A
Riveting Performance from a Rising Star
By
Tom Wachunas
“…This
is a story that commemorates living and passing through places of knowledge and
of sharing and of that song called life.”
- Jennifer Higdon, writing about blue cathedral
With Maestro
Gerhardt Zimmermann in the pulpit, as it were, the Canton Symphony Orchestra (CSO) took us to church
with the first of the three works on its season-opening October 12 program. Written by the acclaimed
contemporary American composer, Jennifer Higdon, in 1999, blue cathedral is a tone poem inspired by the searing loss of her
younger brother, Andrew Blue Higdon, to cancer.

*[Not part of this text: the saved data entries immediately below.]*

**config.mk**
```make
export PLATFORM = sky130hd
export DESIGN_NAME = reg_file_sb_flat
export DESIGN_NICKNAME = d
export VERILOG_FILES = /design/src/rtl/reg_file_pkg.sv /design/src/rtl/reg_file_sb_if.sv /design/src/rtl/reg_file_sb_scoreboard.sv /design/src/rtl/reg_file_sb.sv /design/src/flat_wrapper.sv
export SDC_FILE = /design/constraint.sdc
export NUM_CORES = 1
export LEC_CHECK = 0
export BUFFER_PORTS_ARGS = -buffer_cell sky130_fd_sc_hd__buf_4
export CORE_MARGIN = 3
export CORE_UTILIZATION = 40
export DETAILED_ROUTE_END_ITERATION = 6
export GPL_TIMING_DRIVEN = 0
export SYNTH_ARGS = -nofsm -noshare
export SYNTH_HDL_FRONTEND = slang
export SYNTH_SLANG_ARGS = --single-unit
export TNS_END_PERCENT = 50
```
**constraint.sdc**
```tcl
create_clock -name clk -period 9.8 [get_ports clk]
set_clock_uncertainty 0.1 [all_clocks]
set_input_delay 1.96 -clock clk [delete_from_list [all_inputs] [get_ports clk]]
set_output_delay 1.96 -clock clk [all_outputs]
set_load 0.02 [all_outputs]
```
**src/rtl/reg_file_pkg.sv**
```systemverilog
// reg_file_pkg: shared FSM state type, default sizes and the packed-bus field extractor
// used by reg_file_sb and its scoreboard.
package reg_file_pkg;

    typedef enum logic {
        IDLE  = 1'b0,
        CLEAR = 1'b1
    } rf_state_e;

    localparam int DEF_DATA_W  = 32;
    localparam int DEF_ADDR_W  = 5;
    localparam int DEF_NUM_RD  = 2;
    localparam int MAX_FIELD_W = 64;
    localparam int MAX_BUS_W   = 4 * MAX_FIELD_W;

    // Field k of width w from a packed bus; callers narrow the result to their own width.
    function automatic logic [MAX_FIELD_W-1:0] unpack_field(
        input logic [MAX_BUS_W-1:0] bus,
        input int                   k,
        input int                   w
    );
        logic [MAX_BUS_W-1:0]   shifted;
        logic [MAX_FIELD_W-1:0] mask;
        shifted = bus >> (k * w);
        mask    = (w >= MAX_FIELD_W) ? '1 : ((64'd1 << w) - 64'd1);
        return shifted[MAX_FIELD_W-1:0] & mask;
    endfunction

endpackage

```
**src/rtl/reg_file_sb_if.sv**
```systemverilog
// reg_file_sb_if: decode/writeback side bundle of reg_file_sb; master is the pipeline,
// slave is the register file.
interface reg_file_sb_if #(
    parameter int DATA_W = reg_file_pkg::DEF_DATA_W,
    parameter int ADDR_W = reg_file_pkg::DEF_ADDR_W,
    parameter int NUM_RD = reg_file_pkg::DEF_NUM_RD
);
    logic                     rg_clr_req;
    logic                     rg_ready;
    logic                     rg_wrt_en;
    logic [ADDR_W-1:0]        rg_wrt_addr;
    logic [DATA_W-1:0]        rg_wrt_data;
    logic                     rg_sb_set_en;
    logic [ADDR_W-1:0]        rg_sb_set_addr;
    logic [NUM_RD*ADDR_W-1:0] rg_rd_addr;
    logic [NUM_RD*DATA_W-1:0] rg_rd_data;
    logic [NUM_RD-1:0]        rg_rd_busy;

    modport master (
        output rg_clr_req, rg_wrt_en, rg_wrt_addr, rg_wrt_data,
               rg_sb_set_en, rg_sb_set_addr, rg_rd_addr,
        input  rg_ready, rg_rd_data, rg_rd_busy
    );

    modport slave (
        input  rg_clr_req, rg_wrt_en, rg_wrt_addr, rg_wrt_data,
               rg_sb_set_en, rg_sb_set_addr, rg_rd_addr,
        output rg_ready, rg_rd_data, rg_rd_busy
    );

endinterface

```
**src/rtl/reg_file_sb_scoreboard.sv**
```systemverilog
// reg_file_sb_scoreboard: one pending bit per register, set at issue, cleared at writeback,
// flushed by a clear request, with NUM_RD combinational lookups.
module reg_file_sb_scoreboard
    import reg_file_pkg::*;
#(
    parameter int ADDR_W = DEF_ADDR_W,
    parameter int NUM_RD = DEF_NUM_RD
) (
    input  logic                     clk,
    input  logic                     reset,
    input  logic                     flush,
    input  logic                     set_en,
    input  logic [ADDR_W-1:0]        set_addr,
    input  logic                     clr_en,
    input  logic [ADDR_W-1:0]        clr_addr,
    input  logic [NUM_RD*ADDR_W-1:0] lookup_addr,
    output logic [NUM_RD-1:0]        lookup_busy
);
    localparam int DEPTH = 1 << ADDR_W;

    logic [DEPTH-1:0]     pending;
    logic [MAX_BUS_W-1:0] lookup_bus;

    assign lookup_bus = MAX_BUS_W'(lookup_addr);

    // Set is applied after clear so a same-cycle reissue leaves the destination pending.
    always_ff @(posedge clk or negedge reset) begin
        if (!reset) begin
            pending <= '0;
        end else if (flush) begin
            pending <= '0;
        end else begin
            if (clr_en) pending[clr_addr] <= 1'b0;
            if (set_en) pending[set_addr] <= 1'b1;
        end
    end

    always_comb begin
        lookup_busy = '0;
        for (int k = 0; k < NUM_RD; k++) begin
            lookup_busy[k] = pending[ADDR_W'(unpack_field(lookup_bus, k, ADDR_W))];
        end
    end

endmodule

```
**src/rtl/reg_file_sb.sv**
```systemverilog
// reg_file_sb: register file with optional hardwired x0, pending-write scoreboard and a
// self-timed clear sweep. Define REGFILE_BYPASS_EN to forward same-cycle writeback to reads.
module reg_file_sb
    import reg_file_pkg::*;
#(
    parameter int DATA_W   = DEF_DATA_W,
    parameter int ADDR_W   = DEF_ADDR_W,
    parameter int NUM_RD   = DEF_NUM_RD,
    parameter int ZERO_REG = 1
) (
    input logic          clk,
    input logic          reset,
    reg_file_sb_if.slave rg
);
    localparam int                DEPTH = 1 << ADDR_W;
    localparam logic [ADDR_W-1:0] LAST  = ADDR_W'(DEPTH - 1);

    rf_state_e         state;
    logic [ADDR_W-1:0] clr_ptr;
    logic              ready_q;
    logic [DATA_W-1:0] mem [DEPTH];

    logic                     idle;
    logic                     accept_clr;
    logic                     wrt_zero;
    logic                     set_zero;
    logic                     wrt_fire;
    logic                     set_fire;
    logic [MAX_BUS_W-1:0]     rd_addr_bus;
    logic [ADDR_W-1:0]        ra;
    logic [NUM_RD-1:0]        sb_busy;
    logic [NUM_RD-1:0]        rd_busy;
    logic [NUM_RD*DATA_W-1:0] rd_data;

    assign idle        = (state == IDLE);
    assign accept_clr  = idle && rg.rg_clr_req;
    assign wrt_zero    = (ZERO_REG != 0) && (rg.rg_wrt_addr == '0);
    assign set_zero    = (ZERO_REG != 0) && (rg.rg_sb_set_addr == '0);
    assign wrt_fire    = idle && !rg.rg_clr_req && rg.rg_wrt_en && !wrt_zero;
    assign set_fire    = idle && !rg.rg_clr_req && rg.rg_sb_set_en && !set_zero;
    assign rd_addr_bus = MAX_BUS_W'(rg.rg_rd_addr);

    // Sweep walks every entry once; the pointer wraps to 0 on its own after the last entry.
    always_ff @(posedge clk or negedge reset) begin
        if (!reset) begin
            state   <= CLEAR;
            clr_ptr <= '0;
            ready_q <= 1'b0;
        end else begin
            case (state)
                IDLE: begin
                    if (rg.rg_clr_req) begin
                        state   <= CLEAR;
                        clr_ptr <= '0;
                        ready_q <= 1'b0;
                    end
                end
                CLEAR: begin
                    clr_ptr <= clr_ptr + ADDR_W'(1);
                    if (clr_ptr == LAST) begin
                        state   <= IDLE;
                        ready_q <= 1'b1;
                    end
                end
                default: begin
                    state   <= CLEAR;
                    clr_ptr <= '0;
                    ready_q <= 1'b0;
                end
            endcase
        end
    end

    // Storage is deliberately unreset; the sweep is what gives it a known value.
    always_ff @(posedge clk) begin
        if (!idle) begin
            mem[clr_ptr] <= '0;
        end else if (wrt_fire) begin
            mem[rg.rg_wrt_addr] <= rg.rg_wrt_data;
        end
    end

    reg_file_sb_scoreboard #(
        .ADDR_W (ADDR_W),
        .NUM_RD (NUM_RD)
    ) u_scoreboard (
        .clk         (clk),
        .reset       (reset),
        .flush       (accept_clr),
        .set_en      (set_fire),
        .set_addr    (rg.rg_sb_set_addr),
        .clr_en      (wrt_fire),
        .clr_addr    (rg.rg_wrt_addr),
        .lookup_addr (rg.rg_rd_addr),
        .lookup_busy (sb_busy)
    );

    always_comb begin
        rd_data = '0;
        rd_busy = '0;
        ra      = '0;
        for (int k = 0; k < NUM_RD; k++) begin
            ra = ADDR_W'(unpack_field(rd_addr_bus, k, ADDR_W));
            if (!idle || ((ZERO_REG != 0) && (ra == '0))) begin
                rd_data[k*DATA_W +: DATA_W] = '0;
                rd_busy[k]                  = 1'b0;
            end
`ifdef REGFILE_BYPASS_EN
            else if (rg.rg_wrt_en && (ra == rg.rg_wrt_addr)) begin
                rd_data[k*DATA_W +: DATA_W] = rg.rg_wrt_data;
                rd_busy[k]                  = 1'b0;
            end
`endif
            else begin
                rd_data[k*DATA_W +: DATA_W] = mem[ra];
                rd_busy[k]                  = sb_busy[k];
            end
        end
    end

    assign rg.rg_rd_data = rd_data;
    assign rg.rg_rd_busy = rd_busy;
    assign rg.rg_ready   = ready_q;

endmodule

```
**src/flat_wrapper.sv**
```systemverilog
// flat-port wrapper written by rule: the top's interface ports become plain ports
module reg_file_sb_flat import reg_file_pkg::*;
#(
    parameter int DATA_W   = DEF_DATA_W,
    parameter int ADDR_W   = DEF_ADDR_W,
    parameter int NUM_RD   = DEF_NUM_RD,
    parameter int ZERO_REG = 1
)
  (clk, reset, rg_rg_clr_req, rg_rg_wrt_en, rg_rg_wrt_addr, rg_rg_wrt_data, rg_rg_sb_set_en, rg_rg_sb_set_addr, rg_rg_rd_addr, rg_rg_ready, rg_rg_rd_data, rg_rg_rd_busy);
  reg_file_sb_if #(.DATA_W(DATA_W), .ADDR_W(ADDR_W), .NUM_RD(NUM_RD)) rg_i ();
  input logic clk;
  input logic reset;
  input wire logic [$bits(rg_i.rg_clr_req)-1:0] rg_rg_clr_req;
  input wire logic [$bits(rg_i.rg_wrt_en)-1:0] rg_rg_wrt_en;
  input wire logic [$bits(rg_i.rg_wrt_addr)-1:0] rg_rg_wrt_addr;
  input wire logic [$bits(rg_i.rg_wrt_data)-1:0] rg_rg_wrt_data;
  input wire logic [$bits(rg_i.rg_sb_set_en)-1:0] rg_rg_sb_set_en;
  input wire logic [$bits(rg_i.rg_sb_set_addr)-1:0] rg_rg_sb_set_addr;
  input wire logic [$bits(rg_i.rg_rd_addr)-1:0] rg_rg_rd_addr;
  output wire logic [$bits(rg_i.rg_ready)-1:0] rg_rg_ready;
  output wire logic [$bits(rg_i.rg_rd_data)-1:0] rg_rg_rd_data;
  output wire logic [$bits(rg_i.rg_rd_busy)-1:0] rg_rg_rd_busy;
  assign rg_i.rg_clr_req = rg_rg_clr_req;
  assign rg_i.rg_wrt_en = rg_rg_wrt_en;
  assign rg_i.rg_wrt_addr = rg_rg_wrt_addr;
  assign rg_i.rg_wrt_data = rg_rg_wrt_data;
  assign rg_i.rg_sb_set_en = rg_rg_sb_set_en;
  assign rg_i.rg_sb_set_addr = rg_rg_sb_set_addr;
  assign rg_i.rg_rd_addr = rg_rg_rd_addr;
  assign rg_rg_ready = rg_i.rg_ready;
  assign rg_rg_rd_data = rg_i.rg_rd_data;
  assign rg_rg_rd_busy = rg_i.rg_rd_busy;
  reg_file_sb #(.DATA_W(DATA_W), .ADDR_W(ADDR_W), .NUM_RD(NUM_RD), .ZERO_REG(ZERO_REG)) u_core (.clk(clk), .reset(reset), .rg(rg_i));
endmodule
```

Higdon has explained that she thought of
cathedrals as symbolic portals, leading from our world into spiritual realms
beyond. Resonant throughout the work is the suggestion of a contemplative walk
down cathedral aisles, a slow rising past pillars and glittering stained glass
windows, through an immense ceiling to a vast blue sky, only momentarily
clouded with sorrow tinged with anger, and finally to a peaceful state of transcendent
celebration.
Special attention is given in the music to the
flute, which Higdon learned to play when she was 15, and the clarinet, her
brother’s instrument. Here, both soloists – flautist Jenny Robinson and
clarinetist Ethan Usokin – delivered achingly poignant dialogues amidst soft,
shimmering chords from the strings, with the flute eventually fading out as the
clarinet progressed alone into ecstatic quietness. Additionally, elegant
percussive effects brought a haunting dimensionality. A variety of crystalline
chimes and ringing bells augmented the sensation of being in a sacred place,
including a passage wherein members of the string section gently rotated the small
Chinese meditation balls they held in their hands, making a sound like distant
wind. All told, the orchestra rose to
this wholly mesmerizing work with a reverence so palpable, so moving, that I
felt physically uplifted.
While blue
cathedral is certainly an empyreal journey, the second selection on the
program, Grieg’s Piano Concerto in A minor -
with its unforgettable opening of a three-octave plunge down the
keyboard – is a more earthbound experience, though no less compelling in its
fervent soulfulness. Strangely, I’ve encountered some critical assessments of
this work over the years which too quickly labeled it a tired warhorse. I’m
sure that the CSO guest soloist, Eva Gevorgyan, would heartily disagree.
There was nothing hackneyed about how this
16 year-old rising star performed the concerto with not only impeccable technical prowess and clarity,
but electrifying emotional intelligence as well. An especially arresting
element was Gevorgyan’s physical deportment. Her entire performance was infused
with a quirky yet somehow endearing theatricality, as if she had adopted the
animated mien of an entranced ballet dancer. In those passages when she wasn’t
playing, she often gazed dreamily upward, listening intently to the ensemble,
arms slowly swaying, hands poised in midair, seeming to gently grasp and sculpt
the music itself.
Gevorgyan’s
articulation of the cadenza at the end of the first movement was a breathtaking
display of youthful, sinewy vigor, and beautifully complemented by the
delicate, nuanced wistfulness of her playing in the elegiac Adagio movement. Her powerful rendering of the majestic final
movement brought the audience immediately to their feet amidst giddy howls of
approval. The encore, Alexander Scriabin’s Poem,
Opus 32, No.1, was an all-too-brief moment of elegant, introspective
lyricism.
After intermission, the orchestra’s performance
of Brahms’ Symphony No. 2 in D Major was in every sense a brilliant exposition
of the work’s almost dizzying array of moods, textures, colors, and rhythms.
Still, even after the sonorous magnificence of the jubilant finale, what
remains most bright in my appreciation of this extraordinary evening is Gevorgyan’s riveting ride on Grieg’s warhorse.